== Exercise description ==
Take each line of the data that contains the string "violations" and copy it.

== Input data ==

--- --- ---

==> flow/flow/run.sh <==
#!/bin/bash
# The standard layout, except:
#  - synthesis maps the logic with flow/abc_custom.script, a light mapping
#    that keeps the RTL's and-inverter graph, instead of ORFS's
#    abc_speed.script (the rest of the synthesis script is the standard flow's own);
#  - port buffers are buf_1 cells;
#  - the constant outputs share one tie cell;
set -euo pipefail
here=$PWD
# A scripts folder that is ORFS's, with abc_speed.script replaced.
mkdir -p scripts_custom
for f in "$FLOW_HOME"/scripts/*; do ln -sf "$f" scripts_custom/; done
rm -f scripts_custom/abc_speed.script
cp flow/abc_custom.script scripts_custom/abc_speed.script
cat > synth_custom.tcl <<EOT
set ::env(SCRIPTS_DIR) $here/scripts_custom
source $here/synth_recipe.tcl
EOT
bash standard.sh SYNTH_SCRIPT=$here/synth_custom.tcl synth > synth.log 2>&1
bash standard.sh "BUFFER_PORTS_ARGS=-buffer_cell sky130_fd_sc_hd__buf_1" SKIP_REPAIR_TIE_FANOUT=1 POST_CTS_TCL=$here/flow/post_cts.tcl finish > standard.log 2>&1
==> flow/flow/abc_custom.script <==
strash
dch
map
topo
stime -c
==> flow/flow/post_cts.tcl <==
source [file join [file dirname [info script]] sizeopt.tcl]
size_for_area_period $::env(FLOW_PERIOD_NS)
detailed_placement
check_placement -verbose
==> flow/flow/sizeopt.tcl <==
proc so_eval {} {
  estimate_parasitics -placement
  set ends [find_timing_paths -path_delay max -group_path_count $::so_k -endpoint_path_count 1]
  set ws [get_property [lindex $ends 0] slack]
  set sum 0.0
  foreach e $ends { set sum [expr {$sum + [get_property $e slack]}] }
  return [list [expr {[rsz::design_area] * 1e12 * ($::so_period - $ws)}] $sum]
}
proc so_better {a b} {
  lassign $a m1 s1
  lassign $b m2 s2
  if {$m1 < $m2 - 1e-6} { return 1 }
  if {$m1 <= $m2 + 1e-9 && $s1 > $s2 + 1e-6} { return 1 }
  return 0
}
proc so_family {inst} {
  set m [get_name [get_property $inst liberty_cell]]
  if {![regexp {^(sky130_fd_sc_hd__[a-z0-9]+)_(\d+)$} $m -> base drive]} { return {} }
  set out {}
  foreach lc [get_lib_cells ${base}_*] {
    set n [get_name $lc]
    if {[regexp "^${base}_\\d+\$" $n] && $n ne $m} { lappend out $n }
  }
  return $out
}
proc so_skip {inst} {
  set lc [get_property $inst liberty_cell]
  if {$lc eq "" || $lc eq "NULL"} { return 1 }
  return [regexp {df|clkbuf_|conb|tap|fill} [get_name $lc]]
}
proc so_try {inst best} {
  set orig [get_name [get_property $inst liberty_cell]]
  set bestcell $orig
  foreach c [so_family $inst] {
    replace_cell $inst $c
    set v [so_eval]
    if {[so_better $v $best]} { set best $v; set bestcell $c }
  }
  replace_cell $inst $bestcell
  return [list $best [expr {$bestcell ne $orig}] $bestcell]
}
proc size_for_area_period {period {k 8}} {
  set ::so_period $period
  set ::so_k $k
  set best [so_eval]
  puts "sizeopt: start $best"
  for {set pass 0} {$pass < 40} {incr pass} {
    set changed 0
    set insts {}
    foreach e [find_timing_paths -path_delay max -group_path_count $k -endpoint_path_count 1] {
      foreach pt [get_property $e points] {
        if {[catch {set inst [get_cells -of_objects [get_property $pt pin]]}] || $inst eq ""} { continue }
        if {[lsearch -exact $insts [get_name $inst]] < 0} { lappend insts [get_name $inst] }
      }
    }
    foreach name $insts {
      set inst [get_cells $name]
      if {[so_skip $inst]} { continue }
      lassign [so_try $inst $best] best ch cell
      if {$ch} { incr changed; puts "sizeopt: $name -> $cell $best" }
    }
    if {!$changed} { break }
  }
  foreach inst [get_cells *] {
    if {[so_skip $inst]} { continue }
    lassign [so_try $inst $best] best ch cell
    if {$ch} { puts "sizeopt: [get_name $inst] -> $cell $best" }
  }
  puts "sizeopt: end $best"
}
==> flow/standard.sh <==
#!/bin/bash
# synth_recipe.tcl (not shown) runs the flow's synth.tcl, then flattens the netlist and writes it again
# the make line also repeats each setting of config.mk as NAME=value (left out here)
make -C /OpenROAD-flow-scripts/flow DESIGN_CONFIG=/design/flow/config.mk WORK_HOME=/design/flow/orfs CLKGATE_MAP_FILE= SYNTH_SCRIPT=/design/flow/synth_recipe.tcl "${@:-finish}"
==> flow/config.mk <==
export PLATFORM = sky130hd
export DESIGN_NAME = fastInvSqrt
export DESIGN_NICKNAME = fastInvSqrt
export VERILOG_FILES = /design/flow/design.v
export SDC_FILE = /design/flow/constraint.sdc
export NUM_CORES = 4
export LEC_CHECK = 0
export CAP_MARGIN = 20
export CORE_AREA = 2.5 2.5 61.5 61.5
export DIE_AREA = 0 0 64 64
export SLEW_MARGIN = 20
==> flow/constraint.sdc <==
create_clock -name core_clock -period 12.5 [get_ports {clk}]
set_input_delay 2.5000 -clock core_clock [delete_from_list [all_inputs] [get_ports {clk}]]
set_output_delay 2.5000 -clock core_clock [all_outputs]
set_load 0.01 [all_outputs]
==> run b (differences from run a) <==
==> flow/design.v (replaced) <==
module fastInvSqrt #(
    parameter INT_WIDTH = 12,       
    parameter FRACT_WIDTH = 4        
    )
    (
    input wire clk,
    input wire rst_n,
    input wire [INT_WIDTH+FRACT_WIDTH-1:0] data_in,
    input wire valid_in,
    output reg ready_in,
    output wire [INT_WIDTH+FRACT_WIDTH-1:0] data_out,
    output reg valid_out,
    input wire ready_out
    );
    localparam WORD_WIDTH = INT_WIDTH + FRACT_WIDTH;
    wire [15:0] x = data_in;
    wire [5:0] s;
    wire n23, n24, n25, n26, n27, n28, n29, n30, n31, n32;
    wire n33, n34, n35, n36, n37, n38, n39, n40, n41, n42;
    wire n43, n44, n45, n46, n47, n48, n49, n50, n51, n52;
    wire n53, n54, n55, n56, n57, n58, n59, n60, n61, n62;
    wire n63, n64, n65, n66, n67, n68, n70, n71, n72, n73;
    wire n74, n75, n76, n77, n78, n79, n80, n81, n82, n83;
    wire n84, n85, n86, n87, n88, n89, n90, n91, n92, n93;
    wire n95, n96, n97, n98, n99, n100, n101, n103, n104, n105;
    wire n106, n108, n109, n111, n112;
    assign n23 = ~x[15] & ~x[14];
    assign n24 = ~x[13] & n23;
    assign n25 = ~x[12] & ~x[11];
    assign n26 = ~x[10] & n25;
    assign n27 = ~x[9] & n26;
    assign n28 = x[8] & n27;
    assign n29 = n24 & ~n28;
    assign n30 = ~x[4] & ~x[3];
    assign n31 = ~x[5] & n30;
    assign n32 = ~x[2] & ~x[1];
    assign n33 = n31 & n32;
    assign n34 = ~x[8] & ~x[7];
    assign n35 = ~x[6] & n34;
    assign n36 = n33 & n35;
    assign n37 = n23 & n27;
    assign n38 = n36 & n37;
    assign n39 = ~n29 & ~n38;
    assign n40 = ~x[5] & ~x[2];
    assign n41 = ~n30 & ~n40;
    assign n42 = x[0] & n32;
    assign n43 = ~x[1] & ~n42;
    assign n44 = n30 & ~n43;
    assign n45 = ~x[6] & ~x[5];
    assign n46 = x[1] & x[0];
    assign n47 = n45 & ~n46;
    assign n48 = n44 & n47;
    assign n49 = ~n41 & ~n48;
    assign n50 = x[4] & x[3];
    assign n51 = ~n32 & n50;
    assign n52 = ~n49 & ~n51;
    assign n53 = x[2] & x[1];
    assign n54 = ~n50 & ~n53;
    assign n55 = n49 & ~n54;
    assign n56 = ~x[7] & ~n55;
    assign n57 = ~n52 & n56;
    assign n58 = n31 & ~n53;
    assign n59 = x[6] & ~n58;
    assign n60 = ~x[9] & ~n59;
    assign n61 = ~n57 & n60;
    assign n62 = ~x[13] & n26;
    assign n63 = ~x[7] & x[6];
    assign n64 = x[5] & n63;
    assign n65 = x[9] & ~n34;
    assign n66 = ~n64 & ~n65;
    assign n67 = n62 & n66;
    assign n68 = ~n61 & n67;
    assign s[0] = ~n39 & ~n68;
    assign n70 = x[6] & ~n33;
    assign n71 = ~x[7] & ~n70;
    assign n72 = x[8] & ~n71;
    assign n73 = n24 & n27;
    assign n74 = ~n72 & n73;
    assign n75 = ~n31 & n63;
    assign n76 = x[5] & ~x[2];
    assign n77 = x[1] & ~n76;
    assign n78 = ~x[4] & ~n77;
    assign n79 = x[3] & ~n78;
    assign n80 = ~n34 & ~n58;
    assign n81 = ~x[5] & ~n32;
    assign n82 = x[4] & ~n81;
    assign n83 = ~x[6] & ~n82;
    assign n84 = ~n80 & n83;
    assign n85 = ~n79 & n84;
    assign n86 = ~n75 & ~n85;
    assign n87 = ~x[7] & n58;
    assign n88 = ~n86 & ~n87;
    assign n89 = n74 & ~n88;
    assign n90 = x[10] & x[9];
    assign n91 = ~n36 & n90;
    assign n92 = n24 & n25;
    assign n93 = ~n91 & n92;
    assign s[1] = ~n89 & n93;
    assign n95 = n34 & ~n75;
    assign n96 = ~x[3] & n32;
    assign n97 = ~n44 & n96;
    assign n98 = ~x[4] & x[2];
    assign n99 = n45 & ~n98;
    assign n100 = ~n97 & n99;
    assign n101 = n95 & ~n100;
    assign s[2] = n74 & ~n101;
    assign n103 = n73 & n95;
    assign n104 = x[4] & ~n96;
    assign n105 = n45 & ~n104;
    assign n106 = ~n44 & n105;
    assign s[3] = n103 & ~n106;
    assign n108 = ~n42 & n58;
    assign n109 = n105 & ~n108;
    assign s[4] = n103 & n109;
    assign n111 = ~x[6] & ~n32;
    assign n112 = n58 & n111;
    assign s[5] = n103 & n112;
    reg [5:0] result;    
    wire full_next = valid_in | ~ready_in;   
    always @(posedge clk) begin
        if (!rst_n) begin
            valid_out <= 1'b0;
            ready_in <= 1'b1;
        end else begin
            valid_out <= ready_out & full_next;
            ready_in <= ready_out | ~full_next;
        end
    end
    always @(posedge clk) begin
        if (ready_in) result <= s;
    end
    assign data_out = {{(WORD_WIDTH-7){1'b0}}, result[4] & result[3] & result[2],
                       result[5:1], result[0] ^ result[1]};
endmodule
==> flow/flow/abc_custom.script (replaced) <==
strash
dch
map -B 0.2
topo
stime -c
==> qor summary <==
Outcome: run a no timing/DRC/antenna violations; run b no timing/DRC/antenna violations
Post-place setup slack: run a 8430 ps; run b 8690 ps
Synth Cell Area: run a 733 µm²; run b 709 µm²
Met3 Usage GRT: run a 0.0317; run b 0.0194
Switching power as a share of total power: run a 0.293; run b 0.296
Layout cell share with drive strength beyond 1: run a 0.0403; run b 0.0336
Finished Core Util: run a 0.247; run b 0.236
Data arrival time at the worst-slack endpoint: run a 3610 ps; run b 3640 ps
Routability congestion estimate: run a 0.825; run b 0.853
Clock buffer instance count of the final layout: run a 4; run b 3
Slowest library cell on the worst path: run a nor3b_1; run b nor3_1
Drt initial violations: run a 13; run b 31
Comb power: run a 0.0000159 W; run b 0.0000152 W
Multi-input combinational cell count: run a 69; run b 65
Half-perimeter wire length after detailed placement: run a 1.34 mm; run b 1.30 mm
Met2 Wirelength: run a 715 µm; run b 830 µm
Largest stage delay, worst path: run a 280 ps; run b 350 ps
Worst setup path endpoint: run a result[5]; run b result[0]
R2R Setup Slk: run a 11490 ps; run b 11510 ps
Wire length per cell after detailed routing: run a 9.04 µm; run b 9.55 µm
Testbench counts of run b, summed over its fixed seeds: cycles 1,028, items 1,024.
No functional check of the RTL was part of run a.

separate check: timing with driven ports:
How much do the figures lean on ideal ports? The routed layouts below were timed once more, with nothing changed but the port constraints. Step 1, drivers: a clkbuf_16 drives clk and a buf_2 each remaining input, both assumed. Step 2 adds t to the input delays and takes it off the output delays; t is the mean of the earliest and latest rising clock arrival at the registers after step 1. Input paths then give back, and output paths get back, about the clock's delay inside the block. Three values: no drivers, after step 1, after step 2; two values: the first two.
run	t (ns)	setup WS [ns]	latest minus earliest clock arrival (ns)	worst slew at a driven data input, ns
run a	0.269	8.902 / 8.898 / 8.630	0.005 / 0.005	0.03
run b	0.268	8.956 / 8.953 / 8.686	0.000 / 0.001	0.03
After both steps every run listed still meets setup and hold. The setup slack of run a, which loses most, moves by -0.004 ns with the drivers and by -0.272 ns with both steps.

--- --- ---

== Answer box ==
Outcome: run a no timing/DRC/antenna violations; run b no timing/DRC/antenna violations
Drt initial violations: run a 13; run b 31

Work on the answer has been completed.